クハ76形
出典: フリー百科事典『ウィキペディア(Wikipedia)』 (2022/04/11 04:06 UTC 版)
座席定員60名の制御車。クハ76001 - 76036・76037 - 76051の奇数・76052 - 76096・76097・76099・76101・76300 - 76315の合計106両が製造された。室内はモハ70形と同じセミクロスシートでクハ86形と同様に後位(連結面)側にトイレを設置するが、奇数車では3位側に、偶数車では4位側に、それぞれ配置することで東海道本線でのトイレ位置を海側に統一した。
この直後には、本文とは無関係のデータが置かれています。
Context: an optimization exercise on an open-source flow, tuned for small area, a short achievable clock period and few clock cycles. The choices shown serve that exercise and are no tape-out recipe. At most, simulation tests tie the RTL to the original design; equivalence was not proved. No activity file was given, so power comes from the tool's default toggle rates.

Design transpose_pingpong, start of the top module:
module transpose_pingpong #(
  parameter  int VALUE_WIDTH     = 17,
  parameter  int N               = 8,
  localparam int AXIS_DATA_WIDTH = 8 * ((VALUE_WIDTH - 1) / 8 + 1)
) (
  input  logic                       i_clk,
  input  logic                       i_aresetn,
  input  logic                       i_axis_TVALID,
  output logic                       o_axis_TREADY,
  input  logic [AXIS_DATA_WIDTH-1:0] i_axis_TDATA,
  input  logic                       i_axis_TLAST,
  output logic                       o_axis_TVALID,
  input  logic                       i_axis_TREADY,
  output logic [AXIS_DATA_WIDTH-1:0] o_axis_TDATA,
  output logic                       o_axis_TLAST,
  output logic                       o_tlast_err
);
  localparam int VW    = VALUE_WIDTH;
  localparam int DEPTH = N * N;        
  localparam int AW    = $clog2(DEPTH);
  localparam int D1   = 7;
  localparam int D2   = 14;
  localparam int D3   = 28;
  localparam int TAIL = DEPTH - 3 - D1 - D2 - D3;    
  logic pad_unused;
  assign pad_unused = ^i_axis_TDATA;
  logic [AW-1:0] c1, c2;
  logic          fpar;        
  logic          fp1, fp2;    
  assign c2  = c1 + 1'b1;
  assign fp2 = fp1 ^ (&c1);
  logic          s1, s2, s3;  
  logic [AW-1:0] q1, q2, q3;
  assign q1 = c1 - AW'(1);
  assign q2 = c1 - AW'(D1 + 2);
  assign q3 = c1 - AW'(D1 + D2 + 3);
  always_ff @(posedge i_clk) begin
    s1 <= q1[3] & ~q1[0];
    s2 <= q2[4] & ~q2[1];
    s3 <= q3[5] & ~q3[2];
  end
  logic [VW-1:0] ring_in;
  logic [VW-1:0] p0, p1, p2;
  logic [VW-1:0] b1 [D1];
  logic [VW-1:0] b2 [D2];
  logic [VW-1:0] b3 [D3];
  logic [VW-1:0] tl [TAIL];
  logic [VW-1:0] y1, y2, y3;
  logic [VW-1:0] ring_out;    
  logic [VW-1:0] ring_next;   
  assign y1 = s1 ? p0 : b1[D1-1];
  assign y2 = s2 ? p1 : b2[D2-1];
  ...
Settings: LEC_CHECK=0, ABC_CLOCK_PERIOD_IN_PS=2000, CAP_MARGIN=20, CORE_MARGIN=2, CORE_UTILIZATION=60, CTS_BUF_LIST=sky130_fd_sc_hd__clkbuf_16 sky130_fd_sc_hd__clkbuf_8, CTS_CLUSTER_DIAMETER=70, CTS_CLUSTER_SIZE=34, PLACE_DENSITY=0.75, SETUP_SLACK_MARGIN=2.0, SLEW_MARGIN=20; clock period 4.0 ns.
standard.sh (not shown) runs the stock make flow with config.mk's settings and CLKGATE_MAP_FILE= SYNTH_SCRIPT=/design/flow/synth_recipe.tcl, a recipe that flattens the netlist after the stock synthesis.
==> flow/flow/run.sh <==
#!/bin/bash
# The standard layout (standard.sh), with two changes to how it is made:
# the port buffers are plain buf_1 cells, and the resizer may change a cell's
# footprint while repairing (the platform otherwise restricts it to cells of
# the same footprint, which keeps slow delay cells on the ports).
set -euo pipefail
bash standard.sh MATCH_CELL_FOOTPRINT=0 "BUFFER_PORTS_ARGS=-buffer_cell sky130_fd_sc_hd__buf_1" finish > standard_flow.log 2>&1
The first run finished with timing, DRC and antenna clean.
Testbench counts at the start, summed over its fixed seeds: cycles 16,904.
Background: an optimization exercise with open tools, aiming at small area and a short achievable clock period. Do not read the settings as production practice.
The RTL was checked by simulation tests, not by an equivalence proof against the original design.

==> run a <==
==> flow/design.v <==
`timescale 1ns/1ps
module ex_stage_top (
	input  logic         clk,
	input  logic         rst,           
	input  logic [3:0]   dec_valid,
	input  logic [127:0] dec_pc,
	input  logic [127:0] dec_ins,
	input  logic [127:0] dec_op1,
	input  logic [127:0] dec_op2,
	input  logic [8:0]   dispatch_sel,  
	output logic [3:0]   wb_wen,
	output logic [19:0]  wb_rd,
	output logic [127:0] wb_data,
	output logic [3:0]   jump_en,
	output logic [127:0] jump_addr
);
	logic [3:0] issue;
	always_comb begin
		issue = '0;
		for (int l = 0; l < 3; l++) begin
			if (dispatch_sel[3*l +: 3] != 3'd4) issue[dispatch_sel[3*l +: 2]] = 1'b1;
		end
	end
	for (genvar t = 0; t < 4; t++) begin : g_thread
		ex_thread i_thread (
			.clk       (clk),
			.rst       (rst),
			.issue     (issue[t]),
			.dec_valid (dec_valid[t]),
			.dec_pc    (dec_pc[32*t +: 32]),
			.dec_ins   (dec_ins[32*t +: 32]),
			.dec_op1   (dec_op1[32*t +: 32]),
			.dec_op2   (dec_op2[32*t +: 32]),
			.wb_wen    (wb_wen[t]),
			.wb_rd     (wb_rd[5*t +: 5]),
			.wb_data   (wb_data[32*t +: 32]),
			.jump_en   (jump_en[t]),
			.jump_addr (jump_addr[32*t +: 32])
		);
	end
endmodule
module ex_thread (
	input  logic        clk,
	input  logic        rst,
	input  logic        issue,
	input  logic        dec_valid,
	input  logic [31:0] dec_pc,
	input  logic [31:0] dec_ins,
	input  logic [31:0] dec_op1,
	input  logic [31:0] dec_op2,
	output logic        wb_wen,
	output logic [4:0]  wb_rd,
	output logic [31:0] wb_data,
	output logic        jump_en,
	output logic [31:0] jump_addr
);
	localparam logic [2:0] K_NONE = 3'd0, K_ADD = 3'd1, K_SUB = 3'd2, K_XOR = 3'd3,
		K_OR = 3'd4, K_AND = 3'd5, K_BEQ = 3'd6, K_BNE = 3'd7;
	logic [2:0]       h;
	logic [2:0]       q_v;
	logic [2:0][2:0]  q_k;
	logic [2:0][31:0] q_pc;
	logic [2:0][4:0]  q_rd;   
	logic [2:0][6:0]  q_f7;   
	logic [2:0][4:0]  q_rs1;
	logic [2:0][4:0]  q_rs2;
	logic [2:0][31:0] q_a;
	logic [2:0][31:0] q_b;
	logic        r_wen, r_jen, r_cin;
	logic [4:0]  r_rd;
	logic [31:0] r_p, r_g;
	logic [31:0] r_val;  
	pg_add i_add (
		.p   (r_p),
		.g   (r_g),
		.cin (r_cin),
		.s   (r_val)
	);
	assign wb_wen    = r_wen;
	assign wb_rd     = r_rd;
	assign wb_data   = r_val;
	assign jump_en   = r_jen;
	assign jump_addr = r_val;
	logic [2:0]  in_k;
	logic [31:0] in_a, in_b;
	logic [6:0]  opc;
	logic [2:0]  f3;
	logic [6:0]  f7;
	assign opc = dec_ins[6:0];
	assign f3  = dec_ins[14:12];
	assign f7  = dec_ins[31:25];
	always_comb begin
		in_k = K_NONE;
		if (opc == 7'b0110011 && dec_ins[11:7] != 5'd0) begin
			case ({f7, f3})
				{7'h00, 3'b000}: in_k = K_ADD;
				{7'h20, 3'b000}: in_k = K_SUB;
				{7'h00, 3'b100}: in_k = K_XOR;
				{7'h00, 3'b110}: in_k = K_OR;
				{7'h00, 3'b111}: in_k = K_AND;
				default:         in_k = K_NONE;
			endcase
		end else if (opc == 7'b1100011) begin
			if (f3 == 3'b000) in_k = K_BEQ;
			else if (f3 == 3'b001) in_k = K_BNE;
		end
	end
	assign in_a = (r_wen && dec_ins[19:15] == r_rd) ? r_val : dec_op1;
	assign in_b = (r_wen && dec_ins[24:20] == r_rd) ? r_val : dec_op2;
	logic [2:0] m_a, m_b;
	always_comb begin
		for (int i = 0; i < 3; i++) begin
			m_a[i] = r_wen && q_rs1[i] == r_rd;
			m_b[i] = r_wen && q_rs2[i] == r_rd;
		end
	end
	logic        empty;
	logic        e_v;
	logic [2:0]  e_k;
	logic [31:0] e_pc, e_a, e_b;
	logic [4:0]  e_rd;
	logic [6:0]  e_f7;
	logic [2:0]  hk;
	logic [31:0] hpc, ha, hb;
	logic [4:0]  hrd;
	logic [6:0]  hf7;
	logic        hma, hmb;
	always_comb begin
		hk = '0; hpc = '0; hrd = '0; hf7 = '0; ha = '0; hb = '0; hma = 1'b0; hmb = 1'b0;
		for (int i = 0; i < 3; i++) begin
			hk  = hk  | ({3{h[i]}}  & q_k[i]);
			hpc = hpc | ({32{h[i]}} & q_pc[i]);
			hrd = hrd | ({5{h[i]}}  & q_rd[i]);
			hf7 = hf7 | ({7{h[i]}}  & q_f7[i]);
			ha  = ha  | ({32{h[i]}} & q_a[i]);
			hb  = hb  | ({32{h[i]}} & q_b[i]);
			hma = hma | (h[i] & m_a[i]);
			hmb = hmb | (h[i] & m_b[i]);
		end
		empty = q_v == 3'b000;
		if (!empty) begin
			e_k  = hk;
			e_pc = hpc;
			e_rd = hrd;
			e_f7 = hf7;
			e_a  = hma ? r_val : ha;
			e_b  = hmb ? r_val : hb;
		end else begin
			e_k  = in_k;
			e_pc = dec_pc;
			e_rd = dec_ins[11:7];
			e_f7 = f7;
			e_a  = in_a;
			e_b  = in_b;
		end
		e_v = (!empty || dec_valid) && !r_jen;  
	end
	logic [31:0] bx, x, imm;
	logic        is_br, sub, is_as, eq;
	always_comb begin
		sub   = e_k == K_SUB;
		is_as = e_k == K_ADD || e_k == K_SUB;
		is_br = e_k[2] && e_k[1];
		bx    = e_b ^ {32{sub}};
		x     = e_a ^ bx;
		eq    = x == 32'd0;  
		imm   = {{20{e_f7[6]}}, e_rd[0], e_f7[5:0], e_rd[4:1], 1'b0};
	end
	always_ff @(posedge clk) begin
		r_wen <= rst && issue && e_v && e_k != K_NONE && !is_br;
		r_jen <= rst && issue && e_v && is_br && (eq ^ e_k[0]);
		r_cin <= sub;
		r_rd  <= e_rd;
		case (e_k)
			K_OR:         r_p <= e_a | e_b;
			K_AND:        r_p <= e_a & e_b;
			K_BEQ, K_BNE: r_p <= e_pc ^ imm;
			default:      r_p <= x;
		endcase
		r_g <= is_br ? (e_pc & imm) : ({32{is_as}} & e_a & bx);
	end
	logic       dup, shift, store, flush;
	logic [2:0] s_v, h_n, tail;
	always_comb begin
		dup = 1'b0;
		for (int i = 0; i < 3; i++) begin
			if (q_v[i] && q_pc[i] == dec_pc) dup = 1'b1;
		end
		shift = issue && !empty;
		s_v   = shift ? (q_v & ~h) : q_v;         
		h_n   = shift ? {h[1:0], h[2]} : h;
		for (int i = 0; i < 3; i++) begin
			tail[i] = (s_v == 3'b000) ? h_n[i] : (!s_v[i] && s_v[(i+2)%3]);
		end
		store = dec_valid && !dup && !(issue && empty);
		flush = !rst || r_jen;
	end
	always_ff @(posedge clk) begin
		h   <= !rst ? 3'b001 : h_n;
		q_v <= flush ? 3'b000 : (s_v | ({3{store}} & tail));
	end
	for (genvar i = 0; i < 3; i++) begin : g_entry
		logic ld, fa, fb, ha_, hb_;
		assign ld  = !s_v[i];
		assign fa  = s_v[i] && m_a[i];
		assign fb  = s_v[i] && m_b[i];
		assign ha_ = s_v[i] && !m_a[i];
		assign hb_ = s_v[i] && !m_b[i];
		always_ff @(posedge clk) begin
			if (ld) begin
				q_k[i]   <= in_k;
				q_pc[i]  <= dec_pc;
				q_rd[i]  <= dec_ins[11:7];
				q_f7[i]  <= f7;
				q_rs1[i] <= dec_ins[19:15];
				q_rs2[i] <= dec_ins[24:20];
			end
			q_a[i] <= ({32{ld}} & in_a) | ({32{fa}} & r_val) | ({32{ha_}} & q_a[i]);
			q_b[i] <= ({32{ld}} & in_b) | ({32{fb}} & r_val) | ({32{hb_}} & q_b[i]);
		end
	end
endmodule
This is an optimization exercise on Yosys and OpenROAD, whose aim is small area, a short achievable clock period and few clock cycles, not a production implementation.
Only simulation tests tie the RTL to the original design; equivalence was not proved.
The flow treats the clock pin as an ideal source, which a real chip does not have.
No activity file was given, so power comes from the tool's default toggle rates.

===== flow/design.v =====
package dcache_pkg;
    localparam int ADDR_W     = 16;
    localparam int WORD_W     = 32;
    localparam int STRB_W     = WORD_W / 8;
    localparam int LINE_WORDS = 4;
    localparam int LINE_W     = LINE_WORDS * WORD_W;
    localparam int LINES      = 16;
    localparam int OFFSET_W = $clog2(LINE_W / 8);
    localparam int INDEX_W  = $clog2(LINES);
    localparam int TAG_W    = ADDR_W - INDEX_W - OFFSET_W;
    localparam int LADDR_W  = TAG_W + INDEX_W;
    localparam int WSEL_W   = $clog2(LINE_WORDS);   
    typedef enum logic [1:0] {
        IDLE,
        WRITEBACK,
        REFILL,
        FILL
    } miss_state_t;
endpackage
なお、奇数向き車両がやや多いが、横須賀線では制御電動車のモハ43, 53形が偶数(横須賀線の下り側)向きであったことと、京阪神緩行線では51系の先頭車に偶数向き車両が比較的多かったことによる。 1950年度製造(1950年度予算)車(クハ76001 - 76030)の概要は以下のとおり。 窓配置は両側とも1dD6D6D2。 トイレは寸法は幅835 mm×長さ1315 mmで出入口は前位寄に設置され、トイレ対面部の座席はロングシート。 正面窓枠は木製。 台車:TR45。 電動発電機(偶数番号車):MH49-DM28(定格出力2kW) 製造年度ごとの変更点は以下のとおりで、ほぼモハ70形と共通である。 1951年度(1951年度予算) :クハ76031 - 76036, 76037 - 76051(奇数)。 戸閉機械をTK4からTK4Aに変更。 出入口周囲の天井灯の配置を1列から2列に変更。 トイレを幅790 mm×1335 mmに小型化して出入口を側面に変更し、トイレ側の窓配置を1dD6D6D1に変更。 トイレ出入口の対面の座席をクロスシートに変更。 1952年度(1952年度予算) :クハ76053 - 76063 車体隅柱をR80から貼合式のR15に変更。台枠形式をUF133からUF133Aに変更。 妻面の上部のガラリ式通風窓を廃止。 前面窓をHゴム支持化。 台車をTR48に変更。 1954年度(1954年度予算) :クハ70065, 70067 戸袋窓と客用扉をHゴム支持の1枚ガラスに変更。 妻面の貫通扉を木製のものから鋼製のものに変更。 1955年度(1955年度1次予算):クハ76064, 76066, 76069, 76071 電動発電機をMH77B-DM43B(定格出力3kW)に変更。 1955年度(1955年度3次予算) :クハ76068 - 76076(偶数), 76073 - 76081(奇数) 天井に扇風機回路準備工事を施工。 1956年度(1956年度予算):クハ76078 - 76086(偶数), クハ76083 - 76093(奇数) 床板を1.6 mm厚の鋼板とし、その上に合成樹脂製の敷物を貼り付け。 屋根板を1.6 mm厚の鋼板に変更。 雨樋を木製から鋼製に変更。 前照灯を150 Wから250 Wに変更し、灯具を大型化。 1957年度(1957年度債務予算):クハ76088 - 76094(偶数), 76095 - 76101(奇数) 1956年度(1956年度予算)車と同一仕様。 1957年度(1957年度予算):クハ76300 - 76315 鋼体だけでなく内装も全金属車体とし、80系と同様に300番台に区分。 側面窓を幅725 mm×高さ895 mmの二段上昇窓に変更。 室内灯を20 Wの蛍光灯(13本)に変更し、扇風機6基を設置。これに伴い通風器と照明の配置を変更。 クロスシートの幅を905 mmから930 mmに拡大。 トイレを幅790 mm×1265 mmに小型化してトイレ前位側の客室部分に幅625 mmの側面窓を設置、トイレ位置を奇数車、偶数車ともに3位側に統一。 運転台直後の客室部分に幅420 mmの側面窓を設置し、上記と合わせて窓配置を2・4位側が1d1D6D6D2、1・3位側は1d1D6D6D11に変更。 運行番号表示器を少し前に張出した構造に変更。 運転台窓上部に通風口を設置。 前面下部にタイフォン2基を埋込式に設置。 ジャンパ連結器を連結器の左右両側に配置した奇数・偶数を分けない両渡り構造に変更。